Reproduce the entries from their first line up to and including the line with "export LEC_CHECK = 0". Leave out everything after it.
--- Records provided Enclosed Below ---
==> config.mk <==
export PLATFORM = sky130hd
export DESIGN_NAME = rvt_merge
export DESIGN_NICKNAME = d
export VERILOG_FILES = /design/src/register_vulnerability_tracker_macros.svh /design/src/rvt_pkg.sv /design/src/rvt_merge.sv
export SDC_FILE = /design/constraint.sdc
export NUM_CORES = 1
export LEC_CHECK = 0
export BUFFER_PORTS_ARGS = -buffer_cell sky130_fd_sc_hd__buf_2
export CORE_AREA = 8 8 211 213
export CTS_BUF_LIST = sky130_fd_sc_hd__clkbuf_8
export CTS_CLUSTER_SIZE = 25
export DETAILED_ROUTE_END_ITERATION = 10
export DIE_AREA = 0 0 219 221
export PLACE_DENSITY = 0.72
export SYNTH_ARGS = -nofsm -noshare
export SYNTH_HDL_FRONTEND = slang
export SYNTH_SLANG_ARGS = --single-unit
==> constraint.sdc <==
create_clock -name clk -period 8.05 [get_ports clk]
set_clock_uncertainty 0.1 [all_clocks]
set_input_delay 2.0125 -clock clk [delete_from_list [all_inputs] [get_ports clk]]
set_output_delay 2.0125 -clock clk [all_outputs]
set_load 0.01 [all_outputs]
==> src/register_vulnerability_tracker_macros.svh <==
// Assertion macros shared by the register vulnerability tracker RTL.
`ifndef REGISTER_VULNERABILITY_TRACKER_MACROS_SVH
`define REGISTER_VULNERABILITY_TRACKER_MACROS_SVH

// Same-cycle implication, checked outside reset.
`define RVT_ASSERT_IMP(lbl, ante, cons) \
  lbl: assert property (@(posedge clk) disable iff (!rst_n) (ante) |-> (cons)) \
    else $error("rvt assertion failed");

// Next-cycle implication, checked outside reset.
`define RVT_ASSERT_NXT(lbl, ante, cons) \
  lbl: assert property (@(posedge clk) disable iff (!rst_n) (ante) |=> (cons)) \
    else $error("rvt assertion failed");

`endif

==> src/rvt_pkg.sv <==
// Shared constants and types of the register vulnerability tracker.
`timescale 1ns / 1ps
package rvt_pkg;

  localparam int NUM_REGS    = 16;
  localparam int MAX_SRC     = 4;
  localparam int MAX_DST     = 2;
  localparam int COUNT_WIDTH = 32;

  localparam int SRC_FIELDS  = 4;
  localparam int DST_FIELDS  = 2;
  localparam int IDX_W       = 8;
  localparam int REG_W       = $clog2(NUM_REGS);
  localparam int SUM_W       = COUNT_WIDTH + 4;
  localparam int GROUP_SIZE  = 8;
  localparam int GROUPS      = (NUM_REGS + GROUP_SIZE - 1) / GROUP_SIZE;
  localparam int PART_W      = COUNT_WIDTH + 3;
  localparam int ACC_W       = COUNT_WIDTH + 7;
  localparam int DEN_W       = COUNT_WIDTH + 7;
  localparam int FRAC_BITS   = 16;
  localparam int STEP_W      = $clog2(FRAC_BITS);
  localparam int PVF_W       = 17;
  localparam int TOTAL_W     = 32;
  localparam int INTERVAL_W  = 32;
  localparam int ADDR_W      = 3;
  localparam int DATA_W      = 32;

  localparam logic [INTERVAL_W-1:0] INTERVAL_RESET = 32'd1000;
  localparam logic [PVF_W-1:0]      Q_ONE          = 17'h10000;

  typedef logic [COUNT_WIDTH-1:0] count_t;

  typedef enum logic [0:0] {
    REG_REPORT_INTERVAL = 1'b0
  } reg_idx_t;

  typedef struct packed {
    logic [2:0]                         src_count;
    logic [SRC_FIELDS-1:0][IDX_W-1:0]   src_reg;
    logic [1:0]                         dst_count;
    logic [DST_FIELDS-1:0][IDX_W-1:0]   dst_reg;
  } item_t;

  typedef struct packed {
    logic             start;
    logic [SUM_W-1:0] num;
    count_t           total;
  } div_req_t;

  typedef struct packed {
    logic             busy;
    logic             done;
    logic [PVF_W-1:0] frac;
  } div_stat_t;

endpackage

==> src/rvt_merge.sv <==
// Merge stage: registered adder tree over lane increments into the saturating sum.
`timescale 1ns / 1ps
module rvt_merge (
  input  logic                       clk,
  input  logic                       rst_n,
  input  rvt_pkg::count_t            delta [rvt_pkg::NUM_REGS],
  input  logic                       rpt_in,
  output logic [rvt_pkg::SUM_W-1:0]  sum,
  output logic                       rpt_out
);

  logic [rvt_pkg::PART_W-1:0] part_r   [rvt_pkg::GROUPS];
  logic [rvt_pkg::PART_W-1:0] part_nxt [rvt_pkg::GROUPS];
  logic [rvt_pkg::SUM_W-1:0]  sum_r, sum_nxt;
  logic [rvt_pkg::ACC_W-1:0]  acc;
  logic rpt_b_r, rpt_c_r;

  always_comb begin
    for (int g = 0; g < rvt_pkg::GROUPS; g++) begin
      part_nxt[g] = '0;
      for (int k = 0; k < rvt_pkg::GROUP_SIZE; k++) begin
        if (g * rvt_pkg::GROUP_SIZE + k < rvt_pkg::NUM_REGS) begin
          part_nxt[g] = part_nxt[g] +
                        rvt_pkg::PART_W'(delta[g * rvt_pkg::GROUP_SIZE + k]);
        end
      end
    end
    acc = rvt_pkg::ACC_W'(sum_r);
    for (int g = 0; g < rvt_pkg::GROUPS; g++) begin
      acc = acc + rvt_pkg::ACC_W'(part_r[g]);
    end
    sum_nxt = (acc > rvt_pkg::ACC_W'({rvt_pkg::SUM_W{1'b1}})) ?
              {rvt_pkg::SUM_W{1'b1}} : acc[rvt_pkg::SUM_W-1:0];
  end

  always_ff @(posedge clk) begin
    if (!rst_n) begin
      for (int g = 0; g < rvt_pkg::GROUPS; g++) part_r[g] <= '0;
      sum_r   <= '0;
      rpt_b_r <= 1'b0;
      rpt_c_r <= 1'b0;
    end else begin
      for (int g = 0; g < rvt_pkg::GROUPS; g++) part_r[g] <= part_nxt[g];
      sum_r   <= sum_nxt;
      rpt_b_r <= rpt_in;
      rpt_c_r <= rpt_b_r;
    end
  end

  assign sum     = sum_r;
  assign rpt_out = rpt_c_r;

endmodule

==> insert_results.sql <==
INSERT INTO impl_metrics (metric_group, metric, value, unit) VALUES
('sta', 'hold_ws', '366.9', 'ps'),
('worst_setup_path', 'cp-startpoint', 'delta[98]', ''),
('detailed_routing', 'avgViaCountPerCell', '4.832', ''),
('synthesis', 'nets_in_the_synthesized_netlist', '3019', ''),
('detailed_routing', 'drt-wirelength-per-cell', '14.96', 'um'),
('synthesis', 'synth-async-reset-ratio', '0', ''),
('worst_setup_path', 'cp_data_arrival_time', '7300', 'ps'),
('synthesis', 'ys_warn_count', '0', ''),
('worst_setup_path', 'worst_setup_path_endpoint', 'part_r[0][61]', ''),
('worst_setup_path', 'worst_path_largest_cell_delay', '900', 'ps'),
('global_routing', 'gr-usage-met2', '0.3548', ''),
('pwr', 'power_report.internal_total', '0.004760', 'W'),
('worst_setup_path', 'critPathRequiredTime', '8230', 'ps'),
('detailed_routing', 'vias', '14740', ''),
('worst_setup_path', 'worstPathCellList', 'buf_2 > fa_1 > inv_1 > fa_1 > fa_1 > fa_1 > inv_1 > ha_1 > inv_1 > fa_1 > nor2b_1 > o31a_1 > o31ai_1 > a2111oi_0 > o211ai_1 > a21boi_1 > mux2i_1 > o311ai_1', ''),
('synthesis', 'postSynthRegisterBits', '108', ''),
('layout', 'layout_common_cells', 'inv_1 (650), buf_2 (551), fa_1 (418), dfxtp_1 (108), ha_1 (105)', ''),
('global_routing', 'busiest_layer', 'met2', ''),
('placed_design', 'preCtsSetupSlack', '697.5', 'ps'),
('synthesis', 'syn_avg_cell_area', '9.409', 'um2'),
('layout', 'mostFrequentLayoutCell', 'inv_1', ''),
('clocking', 'cts_sinks', '108', ''),
('pwr', 'seq_power_share', '0.101', ''),
('synthesis', 'synth-seq-area-share', '0.1160', ''),
('clocking', 'cts-root-buf', 'clkbuf_8', ''),
('sta', 'report.final.slew_viol_count', '0', ''),
('worst_setup_path', 'critPathBufInv', '4', ''),
('worst_setup_path', 'critPathTopFamily', 'adder cells', ''),
('clocking', 'cts_hold_fix_bufs', '0', ''),
('floorplan', 'die-height', '221', 'um'),
('synthesis', 'synth_enable_flop_cells', '0', ''),
('placed_design', 'dp.final_hpwl', '41930', 'um'),
('worst_setup_path', 'setup.worst_path.start_class', 'input port', ''),
('layout', 'areaGrowthSynthToFinish', '18.78', '%'),
('layout', 'post_route_cells_drive_above_1_share', '0.2354', ''),
('pwr', 'power.share.combinational', '0.860', ''),
('clocking', 'postCtsSetupRepairBufs', '0', ''),
('hold_path', 'hold_path.class', 'reg -> reg', ''),
('placed_design', 'port_buffers', '551', ''),
('global_routing', 'first_global_vias', '16600', ''),
('global_routing', 'grt_max_degree', '67', ''),
('pwr', 'power-per-cell-area', '444.7', 'nW/um2'),
('detailed_routing', 'post-route-drc-count', '0', ''),
('pwr', 'swShare', '0.5165', ''),
('sta', 'fmax', '140.5', 'MHz'),
('worst_setup_path', 'worstReg2RegStart', 'sum[1]', ''),
('clocking', 'clock_latency', '390', 'ps'),
('synthesis', 'synth_flop_cell', 'dfxtp_1', ''),
('sta', 'worst_slew_pin_slew', '958.0', 'ps'),
('global_routing', 'grt_antenna_before_repair', '0', ''),
('worst_setup_path', 'reg2reg_depth', '12', ''),
('synthesis', 'netlist_area', '18640', 'um2'),
('global_routing', 'gr-total-overflow', '0', ''),
('status', 'run_status', 'completed', ''),
('worst_setup_path', 'critPathMaxFanout', '4', ''),
('floorplan', 'placement_rows', '75', ''),
('detailed_routing', 'drt-pass1-iter-count', '5', ''),
('sta', 'worst_relative_slew_slack', '0.3448', ''),
('worst_setup_path', 'worst_setup_path_end_kind', 'flop', ''),
('clocking', 'cts_repair_resize_count', '0', ''),
('sta', 'timing.final.ws_setup', '930.1', 'ps'),
('synthesis', 'synth.distinct_cells', '73', ''),
('placed_design', 'post-place-cells', '3035', ''),
('floorplan', 'floorplan.die_area', '48400', 'um2'),
('sta', 'tns', '0', 'ps'),
('clocking', 'tritoncts', 'yes', ''),
('sta', 'setup_viol', '0', ''),
('pwr', 'power.leakage', '12.57', 'nW'),
('floorplan', 'floorplan.core_area', '41290', 'um2'),
('clocking', 'h_tree_depth', '3', ''),
('worst_setup_path', 'cp.depth', '18', '');
==> Yosys cell counts, drive strengths merged (5+ instances only) <==
library cell    n  area (um2)
o21ai          50       257.8
a2111oi         7       75.07
nor3b           6       45.04
nor2           73       274.0
o21a           12       90.09
nand4          11       68.82
clkbuf         26       97.59
nor2b          13       81.33
a221oi          5       56.31
dfxtp         108        2162
nand3          17       85.08
fa            418        8368
buf            13       87.58
a211oi          9       72.57
a21oi          80       404.1
o21bai         13       97.59
nand2b         15       93.84
xnor2          32       280.3
a21boi          9       67.56
a31o            7       61.31
inv           649        2436
and2           15       96.34
a21o           64       480.5
nor3           26       130.1
ha            105        1314
xor2           30       262.8
o211ai         13       97.59
nand2          62       232.7
and4           10       90.09
a211o           6       52.55
a31oi          12       96.34
mux2i           7       70.07
and3           15       93.84
==> final cells by class <==
class                           instances  area [um2]
Clock buffer                            9       123.9
Inverter                              649        2436
Multi-Input combinational cell       1185       13860
Tap cell                              539       674.4
Fill cell                            3809       19150
Sequential cell                       108        2162
Clock inverter                          6       106.4
Timing Repair Buffer                  554        2780
==> layer usage <==
layer	wire, um	share of wire	vias to the layer above
met1	16910	0.37	7212
li1	-	-	7011
met2	24530	0.54	450
met3	2915	0.064	66
met5	0	0	-
met4	1261	0.028	0
==> power groups by stage <==
| stage | Sequential, W | Combinational, W | Clock, W |
|---|---|---|---|
| detailed placement | 0.00102 | 0.00843 | 0 |
| CTS | 0.00101 | 0.00849 | 0.000411 |
| finish | 0.000991 | 0.00846 | 0.000390 |
| global placement | 0.00102 | 0.00825 | 0 |
| floorplan | 0.000978 | 0.00663 | 0 |
| global route | 0.00102 | 0.00965 | 0.000433 |
==> state kept, by name (all words and copies together), names as in the netlist <==
register	count
part_r	70
rpt_b_r	1
rpt_out	1
sum	36
==> per-stage QoR <==
stage,power (W),cell area (um2)
after floorplan,0.007606,18640
after global placement,0.009266,21910
after detailed placement,0.009451,21910
after CTS,0.009910,22140
after global routing,0.01111,22140
final,0.009845,22140
==> worst min path at each step <==
| stage | depth (start not counted) | start | end |
|---|---|---|---|
| 2_1_floorplan | 1 | rpt_b_r | rpt_out |
| 3_3_place_gp | 1 | rpt_b_r | rpt_out |
| 3_5_place_dp | 1 | rpt_b_r | rpt_out |
| 4_1_cts | 1 | rpt_b_r | rpt_out |
| 5_1_grt | 1 | rpt_b_r | rpt_out |
| 6_report | 1 | rpt_b_r | rpt_out |
==> worst reg2reg max path: cells and delay by family (launching register included) <==
family                     cells  cell delay [ps]
AOI/OAI and AO/OA              7             2040
adders and majority gates      3             1120
DFF                            1              340
and+or+nand+nor                1              200
buffers and inverters          1               70
==> logic make-up after synthesis <==
logic type | Yosys count | synth area share
flip-flops | 108 | 0.1160
AO/OA/AOI/OAI | 314 | 0.1152
XOR/XNOR | 62 | 0.02913
AND/OR/NAND/NOR | 279 | 0.07585
buffers and inverters | 688 | 0.1406
adder cells (fa/ha/maj) | 523 | 0.5194
multiplexers | 7 | 0.003759
Power figures use the tool's default switching activity.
--- End of Enclosed Records provided ---
▸ **Your solution**:
==> config.mk <==
export PLATFORM = sky130hd
export DESIGN_NAME = rvt_merge
export DESIGN_NICKNAME = d
export VERILOG_FILES = /design/src/register_vulnerability_tracker_macros.svh /design/src/rvt_pkg.sv /design/src/rvt_merge.sv
export SDC_FILE = /design/constraint.sdc
export NUM_CORES = 1
export LEC_CHECK = 0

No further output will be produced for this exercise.